◆ **The problem**
This exercise asks for an exact transcription of every entry.

++++++++++

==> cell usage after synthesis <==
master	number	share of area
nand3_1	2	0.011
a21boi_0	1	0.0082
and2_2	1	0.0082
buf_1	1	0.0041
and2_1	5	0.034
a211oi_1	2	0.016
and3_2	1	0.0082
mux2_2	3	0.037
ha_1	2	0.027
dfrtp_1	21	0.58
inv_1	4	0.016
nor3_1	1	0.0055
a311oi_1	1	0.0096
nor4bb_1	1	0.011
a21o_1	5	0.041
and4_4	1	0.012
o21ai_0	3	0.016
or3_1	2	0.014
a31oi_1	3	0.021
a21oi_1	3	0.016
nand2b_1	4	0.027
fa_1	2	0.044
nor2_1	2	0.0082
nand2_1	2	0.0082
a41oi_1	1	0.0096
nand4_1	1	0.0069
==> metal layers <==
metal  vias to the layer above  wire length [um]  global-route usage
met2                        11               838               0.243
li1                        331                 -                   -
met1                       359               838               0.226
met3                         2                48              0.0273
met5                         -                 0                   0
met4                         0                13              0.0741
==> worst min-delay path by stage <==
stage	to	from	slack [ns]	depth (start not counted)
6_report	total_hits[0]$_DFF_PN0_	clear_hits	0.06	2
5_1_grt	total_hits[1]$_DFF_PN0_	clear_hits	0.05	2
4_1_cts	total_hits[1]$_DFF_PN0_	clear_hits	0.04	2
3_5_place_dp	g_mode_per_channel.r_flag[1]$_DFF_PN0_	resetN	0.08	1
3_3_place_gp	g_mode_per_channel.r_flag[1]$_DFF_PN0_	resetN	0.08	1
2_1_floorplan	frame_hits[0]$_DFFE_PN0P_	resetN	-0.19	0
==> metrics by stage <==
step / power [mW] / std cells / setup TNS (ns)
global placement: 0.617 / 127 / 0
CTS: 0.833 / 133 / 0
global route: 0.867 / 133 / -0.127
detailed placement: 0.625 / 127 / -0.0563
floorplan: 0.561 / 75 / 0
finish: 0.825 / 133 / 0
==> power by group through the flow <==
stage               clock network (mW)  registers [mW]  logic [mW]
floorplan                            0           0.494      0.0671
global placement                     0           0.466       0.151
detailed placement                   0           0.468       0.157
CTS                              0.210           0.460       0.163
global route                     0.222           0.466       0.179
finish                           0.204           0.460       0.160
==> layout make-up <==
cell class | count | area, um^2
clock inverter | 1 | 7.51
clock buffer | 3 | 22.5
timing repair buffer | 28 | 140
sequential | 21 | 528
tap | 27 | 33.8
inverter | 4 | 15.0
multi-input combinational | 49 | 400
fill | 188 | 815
`src/rtl/hfifo_drain.sv`:
```
// Read-side consumer for hfifo: pops a word whenever data is available, holds it on the
// display/LED outputs for HOLD_CYCLES, and flags any break in the incrementing word stream.
module hfifo_drain #(
  parameter int WIDTH       = 4,
  parameter int HOLD_CYCLES = 100000000,
  parameter int HOLD_W      = 28,
  parameter int COUNT_W     = 16
) (
  input  logic               SYSTEM_CLOCK,
  input  logic               reset,
  input  logic               enable,
  input  logic               fifo_rdy,
  input  logic [WIDTH-1:0]   fifo_dout,
  output logic               fifo_pop,
  output logic [WIDTH-1:0]   disp_data,
  output logic [COUNT_W-1:0] word_count,
  output logic               seq_error,
  output logic               busy,
  output logic               LED_0,
  output logic               LED_1,
  output logic               LED_2,
  output logic               LED_3
);

  typedef enum logic [0:0] {
    IDLE = 1'b0,
    HOLD = 1'b1
  } state_t;

  localparam logic [HOLD_W-1:0]  HOLD_LOAD = HOLD_W'(HOLD_CYCLES - 1);
  localparam logic [HOLD_W-1:0]  HOLD_ZERO = {HOLD_W{1'b0}};
  localparam logic [HOLD_W-1:0]  HOLD_ONE  = {{(HOLD_W-1){1'b0}}, 1'b1};
  localparam logic [COUNT_W-1:0] COUNT_MAX = {COUNT_W{1'b1}};

  // Next value of the expected stream word; wraps naturally at 2^WIDTH.
  function automatic logic [WIDTH-1:0] next_word(input logic [WIDTH-1:0] w);
    return w + {{(WIDTH-1){1'b0}}, 1'b1};
  endfunction

  // Saturating increment so the word counter never wraps back to zero.
  function automatic logic [COUNT_W-1:0] sat_inc(input logic [COUNT_W-1:0] c);
    logic [COUNT_W-1:0] r;
    if (c == COUNT_MAX) begin
      r = c;
    end else begin
      r = c + {{(COUNT_W-1){1'b0}}, 1'b1};
    end
    return r;
  endfunction

  state_t             state_r,    state_s;
  logic [HOLD_W-1:0]  hold_cnt_r, hold_cnt_s;
  logic [WIDTH-1:0]   expected_r, expected_s;
  logic [WIDTH-1:0]   disp_r,     disp_s;
  logic [COUNT_W-1:0] count_r,    count_s;
  logic               seq_err_r,  seq_err_s;
  logic               pop_r,      pop_s;
  logic               busy_r,     busy_s;

  // Next-state and next-output logic for the IDLE/HOLD sequencer.
  always_comb begin
    state_s    = state_r;
    hold_cnt_s = hold_cnt_r;
    expected_s = expected_r;
    disp_s     = disp_r;
    count_s    = count_r;
    seq_err_s  = seq_err_r;
    pop_s      = 1'b0;

    case (state_r)
      IDLE: begin
        if (enable && fifo_rdy) begin
          pop_s      = 1'b1;
          disp_s     = fifo_dout;
          hold_cnt_s = HOLD_LOAD;
          state_s    = HOLD;
          count_s    = sat_inc(count_r);
          // Resync to the captured word so one glitch reports once, not forever.
          expected_s = next_word(fifo_dout);
          if (fifo_dout != expected_r) begin
            seq_err_s = 1'b1;
          end else begin
            seq_err_s = seq_err_r;
          end
        end else begin
          state_s = IDLE;
        end
      end
      HOLD: begin
        if (hold_cnt_r != HOLD_ZERO) begin
          hold_cnt_s = hold_cnt_r - HOLD_ONE;
        end else begin
          state_s = IDLE;
        end
      end
      default: begin
        state_s    = IDLE;
        hold_cnt_s = HOLD_ZERO;
      end
    endcase

    busy_s = (state_s != IDLE);
  end

  // State and output registers; reset aborts any hold immediately.
  always_ff @(posedge SYSTEM_CLOCK or posedge reset) begin
    if (reset) begin
      state_r    <= IDLE;
      hold_cnt_r <= HOLD_ZERO;
      expected_r <= {WIDTH{1'b0}};
      disp_r     <= {WIDTH{1'b0}};
      count_r    <= {COUNT_W{1'b0}};
      seq_err_r  <= 1'b0;
      pop_r      <= 1'b0;
      busy_r     <= 1'b0;
    end else begin
      state_r    <= state_s;
      hold_cnt_r <= hold_cnt_s;
      expected_r <= expected_s;
      disp_r     <= disp_s;
      count_r    <= count_s;
      seq_err_r  <= seq_err_s;
      pop_r      <= pop_s;
      busy_r     <= busy_s;
    end
  end

  assign fifo_pop   = pop_r;
  assign disp_data  = disp_r;
  assign word_count = count_r;
  assign seq_error  = seq_err_r;
  assign busy       = busy_r;
  assign LED_0      = disp_r[0];
  assign LED_1      = disp_r[1];
  assign LED_2      = disp_r[2];
  assign LED_3      = disp_r[3];

endmodule

```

++++++++++

◆ **Written response**
==> cell usage after synthesis <==
master	number	share of area
nand3_1	2	0.011
a21boi_0	1	0.0082
and2_2	1	0.0082
buf_1	1	0.0041
and2_1	5	0.034
a211oi_1	2	0.016
and3_2	1	0.0082
mux2_2	3	0.037
ha_1	2	0.027
dfrtp_1	21	0.58
inv_1	4	0.016
nor3_1	1	0.0055
a311oi_1	1	0.0096
nor4bb_1	1	0.011
a21o_1	5	0.041
and4_4	1	0.012
o21ai_0	3	0.016
or3_1	2	0.014
a31oi_1	3	0.021
a21oi_1	3	0.016
nand2b_1	4	0.027
fa_1	2	0.044
nor2_1	2	0.0082
nand2_1	2	0.0082
a41oi_1	1	0.0096
nand4_1	1	0.0069
==> metal layers <==
metal  vias to the layer above  wire length [um]  global-route usage
met2                        11               838               0.243
li1                        331                 -                   -
met1                       359               838               0.226
met3                         2                48              0.0273
met5                         -                 0                   0
met4                         0                13              0.0741
==> worst min-delay path by stage <==
stage	to	from	slack [ns]	depth (start not counted)
6_report	total_hits[0]$_DFF_PN0_	clear_hits	0.06	2
5_1_grt	total_hits[1]$_DFF_PN0_	clear_hits	0.05	2
4_1_cts	total_hits[1]$_DFF_PN0_	clear_hits	0.04	2
3_5_place_dp	g_mode_per_channel.r_flag[1]$_DFF_PN0_	resetN	0.08	1
3_3_place_gp	g_mode_per_channel.r_flag[1]$_DFF_PN0_	resetN	0.08	1
2_1_floorplan	frame_hits[0]$_DFFE_PN0P_	resetN	-0.19	0
==> metrics by stage <==
step / power [mW] / std cells / setup TNS (ns)
global placement: 0.617 / 127 / 0
CTS: 0.833 / 133 / 0
global route: 0.867 / 133 / -0.127
detailed placement: 0.625 / 127 / -0.0563
floorplan: 0.561 / 75 / 0
finish: 0.825 / 133 / 0
==> power by group through the flow <==
stage               clock network (mW)  registers [mW]  logic [mW]
floorplan                            0           0.494      0.0671
global placement                     0           0.466       0.151
detailed placement                   0           0.468       0.157
CTS                              0.210           0.460       0.163
global route                     0.222           0.466       0.179
finish                           0.204           0.460       0.160
==> layout make-up <==
cell class | count | area, um^2
clock inverter | 1 | 7.51
clock buffer | 3 | 22.5
timing repair buffer | 28 | 140
sequential | 21 | 528
tap | 27 | 33.8
inverter | 4 | 15.0
multi-input combinational | 49 | 400
fill | 188 | 815
`src/rtl/hfifo_drain.sv`:
```
// Read-side consumer for hfifo: pops a word whenever data is available, holds it on the
// display/LED outputs for HOLD_CYCLES, and flags any break in the incrementing word stream.
module hfifo_drain #(
  parameter int WIDTH       = 4,
  parameter int HOLD_CYCLES = 100000000,
  parameter int HOLD_W      = 28,
  parameter int COUNT_W     = 16
) (
  input  logic               SYSTEM_CLOCK,
  input  logic               reset,
  input  logic               enable,
  input  logic               fifo_rdy,
  input  logic [WIDTH-1:0]   fifo_dout,
  output logic               fifo_pop,
  output logic [WIDTH-1:0]   disp_data,
  output logic [COUNT_W-1:0] word_count,
  output logic               seq_error,
  output logic               busy,
  output logic               LED_0,
  output logic               LED_1,
  output logic               LED_2,
  output logic               LED_3
);

  typedef enum logic [0:0] {
    IDLE = 1'b0,
    HOLD = 1'b1
  } state_t;

  localparam logic [HOLD_W-1:0]  HOLD_LOAD = HOLD_W'(HOLD_CYCLES - 1);
  localparam logic [HOLD_W-1:0]  HOLD_ZERO = {HOLD_W{1'b0}};
  localparam logic [HOLD_W-1:0]  HOLD_ONE  = {{(HOLD_W-1){1'b0}}, 1'b1};
  localparam logic [COUNT_W-1:0] COUNT_MAX = {COUNT_W{1'b1}};

  // Next value of the expected stream word; wraps naturally at 2^WIDTH.
  function automatic logic [WIDTH-1:0] next_word(input logic [WIDTH-1:0] w);
    return w + {{(WIDTH-1){1'b0}}, 1'b1};
  endfunction

  // Saturating increment so the word counter never wraps back to zero.
  function automatic logic [COUNT_W-1:0] sat_inc(input logic [COUNT_W-1:0] c);
    logic [COUNT_W-1:0] r;
    if (c == COUNT_MAX) begin
      r = c;
    end else begin
      r = c + {{(COUNT_W-1){1'b0}}, 1'b1};
    end
    return r;
  endfunction

  state_t             state_r,    state_s;
  logic [HOLD_W-1:0]  hold_cnt_r, hold_cnt_s;
  logic [WIDTH-1:0]   expected_r, expected_s;
  logic [WIDTH-1:0]   disp_r,     disp_s;
  logic [COUNT_W-1:0] count_r,    count_s;
  logic               seq_err_r,  seq_err_s;
  logic               pop_r,      pop_s;
  logic               busy_r,     busy_s;

  // Next-state and next-output logic for the IDLE/HOLD sequencer.
  always_comb begin
    state_s    = state_r;
    hold_cnt_s = hold_cnt_r;
    expected_s = expected_r;
    disp_s     = disp_r;
    count_s    = count_r;
    seq_err_s  = seq_err_r;
    pop_s      = 1'b0;

    case (state_r)
      IDLE: begin
        if (enable && fifo_rdy) begin
          pop_s      = 1'b1;
          disp_s     = fifo_dout;
          hold_cnt_s = HOLD_LOAD;
          state_s    = HOLD;
          count_s    = sat_inc(count_r);
          // Resync to the captured word so one glitch reports once, not forever.
          expected_s = next_word(fifo_dout);
          if (fifo_dout != expected_r) begin
            seq_err_s = 1'b1;
          end else begin
            seq_err_s = seq_err_r;
          end
        end else begin
          state_s = IDLE;
        end
      end
      HOLD: begin
        if (hold_cnt_r != HOLD_ZERO) begin
          hold_cnt_s = hold_cnt_r - HOLD_ONE;
        end else begin
          state_s = IDLE;
        end
      end
      default: begin
        state_s    = IDLE;
        hold_cnt_s = HOLD_ZERO;
      end
    endcase

    busy_s = (state_s != IDLE);
  end

  // State and output registers; reset aborts any hold immediately.
  always_ff @(posedge SYSTEM_CLOCK or posedge reset) begin
    if (reset) begin
      state_r    <= IDLE;
      hold_cnt_r <= HOLD_ZERO;
      expected_r <= {WIDTH{1'b0}};
      disp_r     <= {WIDTH{1'b0}};
      count_r    <= {COUNT_W{1'b0}};
      seq_err_r  <= 1'b0;
      pop_r      <= 1'b0;
      busy_r     <= 1'b0;
    end else begin
      state_r    <= state_s;
      hold_cnt_r <= hold_cnt_s;
      expected_r <= expected_s;
      disp_r     <= disp_s;
      count_r    <= count_s;
      seq_err_r  <= seq_err_s;
      pop_r      <= pop_s;
      busy_r     <= busy_s;
    end
  end

  assign fifo_pop   = pop_r;
  assign disp_data  = disp_r;
  assign word_count = count_r;
  assign seq_error  = seq_err_r;
  assign busy       = busy_r;
  assign LED_0      = disp_r[0];
  assign LED_1      = disp_r[1];
  assign LED_2      = disp_r[2];
  assign LED_3      = disp_r[3];

endmodule

```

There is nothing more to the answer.